▶ _Available records_:
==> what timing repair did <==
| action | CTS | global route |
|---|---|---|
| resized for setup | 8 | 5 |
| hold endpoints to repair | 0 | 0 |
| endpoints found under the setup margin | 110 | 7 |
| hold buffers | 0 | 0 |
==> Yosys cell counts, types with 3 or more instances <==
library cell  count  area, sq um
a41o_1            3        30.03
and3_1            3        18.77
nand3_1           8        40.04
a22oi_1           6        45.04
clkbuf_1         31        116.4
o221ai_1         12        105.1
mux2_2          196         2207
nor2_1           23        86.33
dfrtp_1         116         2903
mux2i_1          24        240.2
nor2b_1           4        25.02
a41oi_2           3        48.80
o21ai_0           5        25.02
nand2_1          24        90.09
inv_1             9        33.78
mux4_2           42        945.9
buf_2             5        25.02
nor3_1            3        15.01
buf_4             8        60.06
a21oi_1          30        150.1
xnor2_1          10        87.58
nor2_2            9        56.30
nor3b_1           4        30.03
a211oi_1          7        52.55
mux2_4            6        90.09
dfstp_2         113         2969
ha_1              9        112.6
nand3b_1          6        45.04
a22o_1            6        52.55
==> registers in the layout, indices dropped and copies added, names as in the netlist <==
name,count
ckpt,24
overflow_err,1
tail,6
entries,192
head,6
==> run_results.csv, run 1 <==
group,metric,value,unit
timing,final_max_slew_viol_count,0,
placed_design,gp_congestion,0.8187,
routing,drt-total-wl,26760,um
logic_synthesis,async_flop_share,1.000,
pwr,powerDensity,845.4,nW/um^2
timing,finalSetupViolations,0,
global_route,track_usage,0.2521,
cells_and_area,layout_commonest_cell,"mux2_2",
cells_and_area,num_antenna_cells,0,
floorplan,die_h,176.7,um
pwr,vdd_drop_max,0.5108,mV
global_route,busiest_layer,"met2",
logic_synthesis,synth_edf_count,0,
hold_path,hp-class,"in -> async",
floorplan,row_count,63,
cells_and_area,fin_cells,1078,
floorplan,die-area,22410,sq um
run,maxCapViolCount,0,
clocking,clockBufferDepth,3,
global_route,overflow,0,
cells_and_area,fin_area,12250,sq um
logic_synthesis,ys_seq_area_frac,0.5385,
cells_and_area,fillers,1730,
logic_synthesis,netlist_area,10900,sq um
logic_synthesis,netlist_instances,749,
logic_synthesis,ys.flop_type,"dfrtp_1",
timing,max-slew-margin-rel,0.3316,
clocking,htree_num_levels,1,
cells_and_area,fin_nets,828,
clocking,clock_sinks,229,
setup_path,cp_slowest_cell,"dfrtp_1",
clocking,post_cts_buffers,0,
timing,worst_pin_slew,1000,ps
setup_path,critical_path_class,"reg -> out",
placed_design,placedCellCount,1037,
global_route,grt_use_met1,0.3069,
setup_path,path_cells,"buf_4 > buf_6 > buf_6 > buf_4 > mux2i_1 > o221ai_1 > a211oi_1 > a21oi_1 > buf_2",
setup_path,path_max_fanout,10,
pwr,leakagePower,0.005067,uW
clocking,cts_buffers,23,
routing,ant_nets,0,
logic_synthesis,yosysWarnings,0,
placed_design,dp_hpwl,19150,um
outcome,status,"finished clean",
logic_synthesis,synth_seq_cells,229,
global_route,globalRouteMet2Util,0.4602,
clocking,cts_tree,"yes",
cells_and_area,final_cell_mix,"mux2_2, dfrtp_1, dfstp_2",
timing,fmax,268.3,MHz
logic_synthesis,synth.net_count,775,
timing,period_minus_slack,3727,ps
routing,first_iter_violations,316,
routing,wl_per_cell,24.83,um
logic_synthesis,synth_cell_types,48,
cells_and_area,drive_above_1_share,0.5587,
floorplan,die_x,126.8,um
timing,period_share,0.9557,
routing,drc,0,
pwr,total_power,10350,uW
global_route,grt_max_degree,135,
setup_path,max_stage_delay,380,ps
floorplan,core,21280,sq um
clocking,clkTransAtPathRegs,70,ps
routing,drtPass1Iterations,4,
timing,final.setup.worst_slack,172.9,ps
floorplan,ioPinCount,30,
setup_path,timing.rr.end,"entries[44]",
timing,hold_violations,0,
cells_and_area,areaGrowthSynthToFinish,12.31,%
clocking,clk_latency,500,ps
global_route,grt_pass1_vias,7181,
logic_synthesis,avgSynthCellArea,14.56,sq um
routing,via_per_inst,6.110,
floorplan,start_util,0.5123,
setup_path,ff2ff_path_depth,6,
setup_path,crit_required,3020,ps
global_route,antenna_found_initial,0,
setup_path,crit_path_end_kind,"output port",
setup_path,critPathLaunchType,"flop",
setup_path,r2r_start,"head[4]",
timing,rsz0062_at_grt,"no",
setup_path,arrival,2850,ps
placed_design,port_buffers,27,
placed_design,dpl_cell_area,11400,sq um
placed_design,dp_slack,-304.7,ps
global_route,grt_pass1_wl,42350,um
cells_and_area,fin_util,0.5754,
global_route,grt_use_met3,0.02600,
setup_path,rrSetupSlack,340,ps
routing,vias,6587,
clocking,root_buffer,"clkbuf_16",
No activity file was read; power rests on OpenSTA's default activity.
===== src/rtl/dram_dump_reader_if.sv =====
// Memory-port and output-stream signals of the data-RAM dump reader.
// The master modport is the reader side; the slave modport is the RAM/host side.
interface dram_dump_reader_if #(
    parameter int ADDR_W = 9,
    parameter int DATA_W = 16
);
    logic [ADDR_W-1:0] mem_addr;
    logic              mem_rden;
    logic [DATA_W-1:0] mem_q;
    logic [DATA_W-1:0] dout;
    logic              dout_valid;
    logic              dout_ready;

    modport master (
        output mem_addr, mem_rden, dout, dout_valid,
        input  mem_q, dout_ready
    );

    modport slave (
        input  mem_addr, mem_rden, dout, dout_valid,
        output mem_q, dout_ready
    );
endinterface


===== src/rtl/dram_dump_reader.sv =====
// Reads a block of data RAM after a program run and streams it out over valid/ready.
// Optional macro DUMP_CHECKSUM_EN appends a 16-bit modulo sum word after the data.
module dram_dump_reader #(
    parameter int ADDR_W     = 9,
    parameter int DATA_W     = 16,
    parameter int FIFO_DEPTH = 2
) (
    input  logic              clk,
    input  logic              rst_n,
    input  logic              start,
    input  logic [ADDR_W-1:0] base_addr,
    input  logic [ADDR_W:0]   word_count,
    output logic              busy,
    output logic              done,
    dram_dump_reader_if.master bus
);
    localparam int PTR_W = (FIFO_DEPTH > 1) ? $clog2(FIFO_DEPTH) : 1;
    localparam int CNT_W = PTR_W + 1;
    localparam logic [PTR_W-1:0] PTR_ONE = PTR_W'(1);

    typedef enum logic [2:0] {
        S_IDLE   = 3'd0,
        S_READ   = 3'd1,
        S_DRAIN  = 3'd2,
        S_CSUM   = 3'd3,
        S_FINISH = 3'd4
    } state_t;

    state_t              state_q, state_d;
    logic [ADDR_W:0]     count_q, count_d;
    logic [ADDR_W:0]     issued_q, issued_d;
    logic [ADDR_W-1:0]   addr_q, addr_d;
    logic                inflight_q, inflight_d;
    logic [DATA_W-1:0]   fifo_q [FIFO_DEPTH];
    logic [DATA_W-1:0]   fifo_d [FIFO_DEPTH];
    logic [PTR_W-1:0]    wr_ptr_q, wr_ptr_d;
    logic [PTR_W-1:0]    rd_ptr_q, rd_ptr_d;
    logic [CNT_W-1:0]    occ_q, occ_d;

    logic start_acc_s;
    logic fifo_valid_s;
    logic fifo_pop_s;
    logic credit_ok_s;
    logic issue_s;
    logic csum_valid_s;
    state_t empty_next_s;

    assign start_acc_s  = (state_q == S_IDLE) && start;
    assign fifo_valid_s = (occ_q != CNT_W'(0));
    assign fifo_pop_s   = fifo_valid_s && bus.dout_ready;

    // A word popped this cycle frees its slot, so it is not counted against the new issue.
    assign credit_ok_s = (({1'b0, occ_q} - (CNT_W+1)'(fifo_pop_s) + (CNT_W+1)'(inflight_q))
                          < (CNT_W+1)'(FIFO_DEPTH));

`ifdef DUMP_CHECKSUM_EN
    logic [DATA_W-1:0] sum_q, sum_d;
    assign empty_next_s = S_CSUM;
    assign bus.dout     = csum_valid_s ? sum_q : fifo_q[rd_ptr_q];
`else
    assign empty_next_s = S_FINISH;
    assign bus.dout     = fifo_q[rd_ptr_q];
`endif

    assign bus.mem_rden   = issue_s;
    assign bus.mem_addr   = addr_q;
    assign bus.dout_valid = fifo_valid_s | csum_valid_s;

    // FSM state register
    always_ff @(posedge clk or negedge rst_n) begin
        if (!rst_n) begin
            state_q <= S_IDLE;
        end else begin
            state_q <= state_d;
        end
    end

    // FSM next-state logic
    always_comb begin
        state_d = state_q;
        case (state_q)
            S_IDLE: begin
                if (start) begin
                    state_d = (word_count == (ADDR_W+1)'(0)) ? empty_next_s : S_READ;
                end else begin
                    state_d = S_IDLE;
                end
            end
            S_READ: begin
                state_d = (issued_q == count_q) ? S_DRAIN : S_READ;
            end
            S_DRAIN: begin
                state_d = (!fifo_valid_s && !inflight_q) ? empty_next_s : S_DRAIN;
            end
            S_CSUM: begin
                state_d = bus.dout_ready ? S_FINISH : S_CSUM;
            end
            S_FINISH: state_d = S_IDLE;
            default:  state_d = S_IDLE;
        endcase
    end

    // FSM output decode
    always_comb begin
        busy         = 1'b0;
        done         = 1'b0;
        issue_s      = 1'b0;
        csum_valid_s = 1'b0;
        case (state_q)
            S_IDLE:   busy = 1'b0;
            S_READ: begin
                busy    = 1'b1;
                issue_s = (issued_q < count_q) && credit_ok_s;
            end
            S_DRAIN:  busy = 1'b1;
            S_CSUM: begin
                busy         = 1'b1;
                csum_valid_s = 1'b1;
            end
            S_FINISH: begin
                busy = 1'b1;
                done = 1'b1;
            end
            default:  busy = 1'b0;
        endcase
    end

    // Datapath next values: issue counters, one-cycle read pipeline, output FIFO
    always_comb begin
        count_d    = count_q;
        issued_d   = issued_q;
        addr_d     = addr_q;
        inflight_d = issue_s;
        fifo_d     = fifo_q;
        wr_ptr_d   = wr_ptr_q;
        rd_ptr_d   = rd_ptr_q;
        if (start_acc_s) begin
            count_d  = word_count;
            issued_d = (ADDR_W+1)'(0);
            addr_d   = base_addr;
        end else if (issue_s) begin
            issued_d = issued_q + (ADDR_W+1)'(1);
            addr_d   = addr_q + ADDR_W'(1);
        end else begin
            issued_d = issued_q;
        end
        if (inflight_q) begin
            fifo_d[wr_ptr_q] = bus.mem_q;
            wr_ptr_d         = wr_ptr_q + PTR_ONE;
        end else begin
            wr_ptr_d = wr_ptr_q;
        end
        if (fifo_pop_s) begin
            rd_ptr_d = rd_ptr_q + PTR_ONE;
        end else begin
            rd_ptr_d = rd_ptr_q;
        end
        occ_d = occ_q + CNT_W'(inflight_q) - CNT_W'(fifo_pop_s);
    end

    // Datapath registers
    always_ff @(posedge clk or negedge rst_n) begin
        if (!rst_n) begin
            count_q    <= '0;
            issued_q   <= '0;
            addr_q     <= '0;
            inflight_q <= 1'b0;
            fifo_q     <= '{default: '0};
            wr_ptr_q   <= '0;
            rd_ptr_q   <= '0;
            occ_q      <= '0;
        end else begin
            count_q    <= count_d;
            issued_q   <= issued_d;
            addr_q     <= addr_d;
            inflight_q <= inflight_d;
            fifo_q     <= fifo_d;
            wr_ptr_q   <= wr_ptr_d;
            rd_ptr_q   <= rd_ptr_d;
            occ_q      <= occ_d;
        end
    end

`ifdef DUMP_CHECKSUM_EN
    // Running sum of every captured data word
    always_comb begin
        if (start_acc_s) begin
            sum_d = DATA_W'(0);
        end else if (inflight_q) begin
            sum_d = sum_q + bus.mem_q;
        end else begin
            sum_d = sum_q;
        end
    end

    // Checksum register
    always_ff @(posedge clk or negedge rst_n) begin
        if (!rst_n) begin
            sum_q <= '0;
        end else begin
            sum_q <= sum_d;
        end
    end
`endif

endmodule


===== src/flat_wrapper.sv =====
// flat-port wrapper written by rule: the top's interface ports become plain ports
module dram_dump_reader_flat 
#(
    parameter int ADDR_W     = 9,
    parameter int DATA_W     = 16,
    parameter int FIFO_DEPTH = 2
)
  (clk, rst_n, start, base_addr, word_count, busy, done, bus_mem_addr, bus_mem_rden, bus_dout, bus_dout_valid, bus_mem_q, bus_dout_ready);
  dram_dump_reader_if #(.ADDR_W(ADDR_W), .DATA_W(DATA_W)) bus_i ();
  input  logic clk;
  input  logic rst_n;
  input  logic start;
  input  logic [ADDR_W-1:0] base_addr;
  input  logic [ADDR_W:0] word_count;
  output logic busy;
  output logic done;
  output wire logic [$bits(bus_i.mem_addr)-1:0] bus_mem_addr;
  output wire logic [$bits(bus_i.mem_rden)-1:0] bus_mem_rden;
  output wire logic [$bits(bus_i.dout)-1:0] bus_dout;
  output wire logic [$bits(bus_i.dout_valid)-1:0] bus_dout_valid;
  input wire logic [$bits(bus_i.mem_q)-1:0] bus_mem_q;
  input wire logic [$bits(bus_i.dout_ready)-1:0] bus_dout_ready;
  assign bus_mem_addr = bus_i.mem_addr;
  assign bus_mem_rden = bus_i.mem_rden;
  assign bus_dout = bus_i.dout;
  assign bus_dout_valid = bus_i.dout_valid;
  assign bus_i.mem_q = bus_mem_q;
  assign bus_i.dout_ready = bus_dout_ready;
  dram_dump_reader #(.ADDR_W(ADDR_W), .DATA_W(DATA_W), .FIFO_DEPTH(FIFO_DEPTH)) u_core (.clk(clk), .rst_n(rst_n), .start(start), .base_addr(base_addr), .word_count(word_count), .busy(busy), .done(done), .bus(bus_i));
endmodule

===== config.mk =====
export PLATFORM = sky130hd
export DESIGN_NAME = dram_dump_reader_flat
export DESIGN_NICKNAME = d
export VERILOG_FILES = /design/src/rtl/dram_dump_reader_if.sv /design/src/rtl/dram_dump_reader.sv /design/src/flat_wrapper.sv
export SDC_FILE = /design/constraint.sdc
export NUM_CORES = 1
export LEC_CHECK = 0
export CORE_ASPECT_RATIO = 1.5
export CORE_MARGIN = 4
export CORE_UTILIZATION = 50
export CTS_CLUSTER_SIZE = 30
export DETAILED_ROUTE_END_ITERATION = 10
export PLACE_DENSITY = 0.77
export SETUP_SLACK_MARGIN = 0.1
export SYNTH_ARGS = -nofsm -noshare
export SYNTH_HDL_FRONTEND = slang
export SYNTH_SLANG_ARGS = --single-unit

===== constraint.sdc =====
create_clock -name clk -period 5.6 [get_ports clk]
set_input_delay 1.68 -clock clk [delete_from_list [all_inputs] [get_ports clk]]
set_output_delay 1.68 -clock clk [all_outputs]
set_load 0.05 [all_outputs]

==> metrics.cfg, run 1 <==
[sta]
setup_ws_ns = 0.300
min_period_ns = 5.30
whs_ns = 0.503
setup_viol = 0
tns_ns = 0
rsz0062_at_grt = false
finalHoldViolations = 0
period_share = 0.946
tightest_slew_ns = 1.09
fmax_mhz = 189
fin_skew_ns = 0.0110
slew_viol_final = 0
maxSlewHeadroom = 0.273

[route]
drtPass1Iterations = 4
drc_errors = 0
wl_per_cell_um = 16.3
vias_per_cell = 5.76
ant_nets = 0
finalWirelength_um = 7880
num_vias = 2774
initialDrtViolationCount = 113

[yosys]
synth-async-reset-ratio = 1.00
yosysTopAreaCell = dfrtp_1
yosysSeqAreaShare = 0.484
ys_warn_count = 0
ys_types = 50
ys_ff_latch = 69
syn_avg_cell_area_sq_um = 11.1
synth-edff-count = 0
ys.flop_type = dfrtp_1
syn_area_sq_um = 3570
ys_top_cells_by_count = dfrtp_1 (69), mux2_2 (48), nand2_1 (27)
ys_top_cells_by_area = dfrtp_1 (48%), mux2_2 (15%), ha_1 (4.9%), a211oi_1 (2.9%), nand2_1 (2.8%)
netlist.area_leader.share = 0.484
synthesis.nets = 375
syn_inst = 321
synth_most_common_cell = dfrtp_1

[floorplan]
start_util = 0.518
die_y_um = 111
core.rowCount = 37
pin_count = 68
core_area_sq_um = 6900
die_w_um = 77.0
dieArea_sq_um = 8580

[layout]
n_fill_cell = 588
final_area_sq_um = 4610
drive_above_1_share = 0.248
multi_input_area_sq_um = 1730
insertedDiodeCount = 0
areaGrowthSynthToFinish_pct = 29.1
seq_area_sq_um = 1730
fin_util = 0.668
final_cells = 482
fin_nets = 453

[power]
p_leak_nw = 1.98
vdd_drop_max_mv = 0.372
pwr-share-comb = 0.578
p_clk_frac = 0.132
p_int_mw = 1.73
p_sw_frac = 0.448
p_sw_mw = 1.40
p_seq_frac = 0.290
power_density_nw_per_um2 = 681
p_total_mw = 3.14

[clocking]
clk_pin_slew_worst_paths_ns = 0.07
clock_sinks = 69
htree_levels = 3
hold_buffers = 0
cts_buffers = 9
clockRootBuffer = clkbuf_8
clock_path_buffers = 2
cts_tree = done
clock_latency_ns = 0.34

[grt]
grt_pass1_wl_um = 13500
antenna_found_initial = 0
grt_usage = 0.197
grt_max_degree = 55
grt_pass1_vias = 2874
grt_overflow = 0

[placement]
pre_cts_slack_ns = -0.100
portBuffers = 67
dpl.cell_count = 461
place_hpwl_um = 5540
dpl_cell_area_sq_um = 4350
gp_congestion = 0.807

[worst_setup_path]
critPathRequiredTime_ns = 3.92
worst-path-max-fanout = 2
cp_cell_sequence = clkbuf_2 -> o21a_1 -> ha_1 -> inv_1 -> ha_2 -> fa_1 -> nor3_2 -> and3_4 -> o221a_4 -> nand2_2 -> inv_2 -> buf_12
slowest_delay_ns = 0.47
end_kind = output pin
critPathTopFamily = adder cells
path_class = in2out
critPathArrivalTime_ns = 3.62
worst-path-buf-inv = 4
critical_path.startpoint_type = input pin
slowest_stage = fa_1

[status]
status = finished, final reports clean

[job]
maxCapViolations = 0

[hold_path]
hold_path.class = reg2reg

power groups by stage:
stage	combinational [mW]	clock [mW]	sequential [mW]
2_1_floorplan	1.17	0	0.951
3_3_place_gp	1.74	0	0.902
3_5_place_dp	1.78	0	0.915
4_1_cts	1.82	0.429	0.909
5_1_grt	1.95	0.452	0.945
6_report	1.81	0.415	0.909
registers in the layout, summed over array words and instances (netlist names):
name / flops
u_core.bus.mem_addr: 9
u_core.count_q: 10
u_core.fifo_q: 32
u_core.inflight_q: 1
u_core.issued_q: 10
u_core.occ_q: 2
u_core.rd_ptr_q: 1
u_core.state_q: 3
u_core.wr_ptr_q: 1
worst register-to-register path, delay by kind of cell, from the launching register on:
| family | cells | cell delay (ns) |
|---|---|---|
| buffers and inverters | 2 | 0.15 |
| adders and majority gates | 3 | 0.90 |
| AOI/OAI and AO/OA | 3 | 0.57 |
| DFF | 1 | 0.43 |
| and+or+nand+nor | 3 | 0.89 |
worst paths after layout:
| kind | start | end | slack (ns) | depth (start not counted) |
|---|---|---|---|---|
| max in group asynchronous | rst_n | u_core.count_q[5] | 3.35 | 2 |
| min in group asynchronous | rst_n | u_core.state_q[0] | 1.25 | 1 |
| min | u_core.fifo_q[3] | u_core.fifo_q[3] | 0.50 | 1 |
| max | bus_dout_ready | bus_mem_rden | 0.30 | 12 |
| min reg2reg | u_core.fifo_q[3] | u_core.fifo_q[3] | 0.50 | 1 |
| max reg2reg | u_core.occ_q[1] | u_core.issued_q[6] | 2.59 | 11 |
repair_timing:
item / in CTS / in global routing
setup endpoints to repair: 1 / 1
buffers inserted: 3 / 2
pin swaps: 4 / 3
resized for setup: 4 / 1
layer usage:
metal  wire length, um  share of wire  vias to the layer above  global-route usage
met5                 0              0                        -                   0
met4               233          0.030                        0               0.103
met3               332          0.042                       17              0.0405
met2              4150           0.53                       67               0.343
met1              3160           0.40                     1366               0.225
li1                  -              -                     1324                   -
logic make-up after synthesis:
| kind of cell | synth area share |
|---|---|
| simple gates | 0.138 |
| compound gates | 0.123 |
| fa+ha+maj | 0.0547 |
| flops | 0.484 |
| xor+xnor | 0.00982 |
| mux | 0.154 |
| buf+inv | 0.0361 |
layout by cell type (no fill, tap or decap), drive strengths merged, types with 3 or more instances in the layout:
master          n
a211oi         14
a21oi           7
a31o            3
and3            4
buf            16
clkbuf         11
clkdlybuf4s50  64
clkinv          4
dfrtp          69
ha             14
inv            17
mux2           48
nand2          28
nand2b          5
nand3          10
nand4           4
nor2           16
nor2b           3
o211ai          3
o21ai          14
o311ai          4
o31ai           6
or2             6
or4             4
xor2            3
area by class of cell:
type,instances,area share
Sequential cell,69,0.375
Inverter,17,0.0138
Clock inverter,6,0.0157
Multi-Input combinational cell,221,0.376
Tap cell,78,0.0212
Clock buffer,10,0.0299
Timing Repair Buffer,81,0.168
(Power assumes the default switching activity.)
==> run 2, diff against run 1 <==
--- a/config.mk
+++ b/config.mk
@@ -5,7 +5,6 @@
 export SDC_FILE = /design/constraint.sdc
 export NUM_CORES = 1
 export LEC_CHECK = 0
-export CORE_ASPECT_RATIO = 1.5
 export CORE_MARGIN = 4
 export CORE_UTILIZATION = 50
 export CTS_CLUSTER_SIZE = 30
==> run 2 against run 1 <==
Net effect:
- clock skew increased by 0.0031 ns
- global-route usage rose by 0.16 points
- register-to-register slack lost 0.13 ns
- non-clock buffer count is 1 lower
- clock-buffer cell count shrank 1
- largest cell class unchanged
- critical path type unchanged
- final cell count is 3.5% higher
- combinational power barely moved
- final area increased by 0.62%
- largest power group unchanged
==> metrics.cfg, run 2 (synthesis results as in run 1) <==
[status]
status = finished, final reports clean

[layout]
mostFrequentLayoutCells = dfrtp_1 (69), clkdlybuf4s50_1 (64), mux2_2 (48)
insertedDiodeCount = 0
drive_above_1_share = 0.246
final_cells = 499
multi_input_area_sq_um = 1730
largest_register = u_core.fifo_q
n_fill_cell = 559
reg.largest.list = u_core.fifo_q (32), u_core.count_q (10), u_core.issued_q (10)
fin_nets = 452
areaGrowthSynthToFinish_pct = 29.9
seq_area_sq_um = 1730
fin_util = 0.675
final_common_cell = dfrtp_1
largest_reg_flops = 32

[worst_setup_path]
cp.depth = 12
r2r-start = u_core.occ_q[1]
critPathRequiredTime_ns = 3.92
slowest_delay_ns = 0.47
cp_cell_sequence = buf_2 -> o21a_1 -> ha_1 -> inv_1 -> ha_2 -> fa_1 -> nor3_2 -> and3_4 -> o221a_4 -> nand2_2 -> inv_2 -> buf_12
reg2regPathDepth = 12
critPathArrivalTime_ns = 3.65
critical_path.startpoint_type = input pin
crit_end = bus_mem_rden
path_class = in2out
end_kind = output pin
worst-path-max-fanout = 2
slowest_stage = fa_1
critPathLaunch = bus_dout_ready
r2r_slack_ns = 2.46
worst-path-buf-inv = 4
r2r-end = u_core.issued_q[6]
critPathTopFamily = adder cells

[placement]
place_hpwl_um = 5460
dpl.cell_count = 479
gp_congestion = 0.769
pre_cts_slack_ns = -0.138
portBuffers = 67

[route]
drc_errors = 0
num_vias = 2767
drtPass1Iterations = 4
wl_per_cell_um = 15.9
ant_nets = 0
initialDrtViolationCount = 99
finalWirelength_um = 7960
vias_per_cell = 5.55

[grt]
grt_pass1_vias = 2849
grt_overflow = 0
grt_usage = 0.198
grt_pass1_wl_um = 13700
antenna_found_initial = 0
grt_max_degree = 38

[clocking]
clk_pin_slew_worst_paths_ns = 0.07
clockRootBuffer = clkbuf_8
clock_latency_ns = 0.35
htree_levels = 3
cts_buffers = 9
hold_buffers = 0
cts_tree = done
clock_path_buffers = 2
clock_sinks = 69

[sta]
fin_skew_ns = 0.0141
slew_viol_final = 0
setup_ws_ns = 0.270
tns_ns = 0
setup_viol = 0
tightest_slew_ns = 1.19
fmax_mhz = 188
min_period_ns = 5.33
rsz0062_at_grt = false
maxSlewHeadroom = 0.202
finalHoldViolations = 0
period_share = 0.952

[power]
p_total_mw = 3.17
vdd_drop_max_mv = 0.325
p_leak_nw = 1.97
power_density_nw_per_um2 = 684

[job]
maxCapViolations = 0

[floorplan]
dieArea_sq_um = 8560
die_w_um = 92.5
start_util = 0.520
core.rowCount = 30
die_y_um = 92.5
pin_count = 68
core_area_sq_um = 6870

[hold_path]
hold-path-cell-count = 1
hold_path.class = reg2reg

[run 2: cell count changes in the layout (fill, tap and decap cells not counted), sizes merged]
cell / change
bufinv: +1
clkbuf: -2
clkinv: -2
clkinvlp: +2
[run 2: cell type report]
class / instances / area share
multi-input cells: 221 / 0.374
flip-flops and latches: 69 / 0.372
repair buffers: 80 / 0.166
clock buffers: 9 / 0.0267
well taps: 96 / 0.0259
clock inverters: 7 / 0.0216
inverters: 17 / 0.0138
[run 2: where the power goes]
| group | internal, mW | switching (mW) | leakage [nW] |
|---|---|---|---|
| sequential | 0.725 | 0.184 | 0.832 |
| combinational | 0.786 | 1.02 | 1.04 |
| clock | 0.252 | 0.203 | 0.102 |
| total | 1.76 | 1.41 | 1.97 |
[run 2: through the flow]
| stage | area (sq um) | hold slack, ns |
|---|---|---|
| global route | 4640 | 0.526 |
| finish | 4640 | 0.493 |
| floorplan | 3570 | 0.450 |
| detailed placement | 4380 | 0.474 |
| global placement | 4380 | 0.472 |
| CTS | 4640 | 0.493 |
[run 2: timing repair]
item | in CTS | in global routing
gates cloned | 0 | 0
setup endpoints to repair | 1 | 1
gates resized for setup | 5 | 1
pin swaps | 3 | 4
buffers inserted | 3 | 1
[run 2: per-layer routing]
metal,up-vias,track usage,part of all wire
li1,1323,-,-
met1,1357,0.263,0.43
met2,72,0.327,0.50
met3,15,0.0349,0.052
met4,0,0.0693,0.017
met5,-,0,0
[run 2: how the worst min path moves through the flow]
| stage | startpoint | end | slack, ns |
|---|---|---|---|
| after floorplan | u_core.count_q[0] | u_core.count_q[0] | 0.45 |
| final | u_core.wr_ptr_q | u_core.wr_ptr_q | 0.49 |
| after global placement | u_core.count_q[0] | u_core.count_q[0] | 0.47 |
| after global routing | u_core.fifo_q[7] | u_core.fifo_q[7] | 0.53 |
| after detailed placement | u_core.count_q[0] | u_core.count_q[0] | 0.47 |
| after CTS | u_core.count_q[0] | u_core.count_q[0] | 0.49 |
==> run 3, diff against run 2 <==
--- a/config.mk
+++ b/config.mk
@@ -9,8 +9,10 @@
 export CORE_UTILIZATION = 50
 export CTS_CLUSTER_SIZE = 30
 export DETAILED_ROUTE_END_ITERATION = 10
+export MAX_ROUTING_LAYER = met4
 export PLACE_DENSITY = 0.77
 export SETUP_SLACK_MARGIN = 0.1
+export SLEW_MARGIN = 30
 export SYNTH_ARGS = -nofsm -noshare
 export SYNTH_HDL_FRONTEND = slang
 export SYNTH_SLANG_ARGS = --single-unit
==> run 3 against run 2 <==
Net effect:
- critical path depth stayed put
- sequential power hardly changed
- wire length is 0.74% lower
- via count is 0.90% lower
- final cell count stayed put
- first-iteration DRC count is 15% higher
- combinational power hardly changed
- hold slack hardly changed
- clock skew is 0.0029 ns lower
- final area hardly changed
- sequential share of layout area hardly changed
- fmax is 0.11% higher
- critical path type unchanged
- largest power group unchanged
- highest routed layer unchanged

▶ _Your goal_: "cell counts, types" marks the last line to print; print everything from the first line of the data through that line, unchanged, and nothing more.

▶ _The completed task_:
==> what timing repair did <==
| action | CTS | global route |
|---|---|---|
| resized for setup | 8 | 5 |
| hold endpoints to repair | 0 | 0 |
| endpoints found under the setup margin | 110 | 7 |
| hold buffers | 0 | 0 |
==> Yosys cell counts, types with 3 or more instances <==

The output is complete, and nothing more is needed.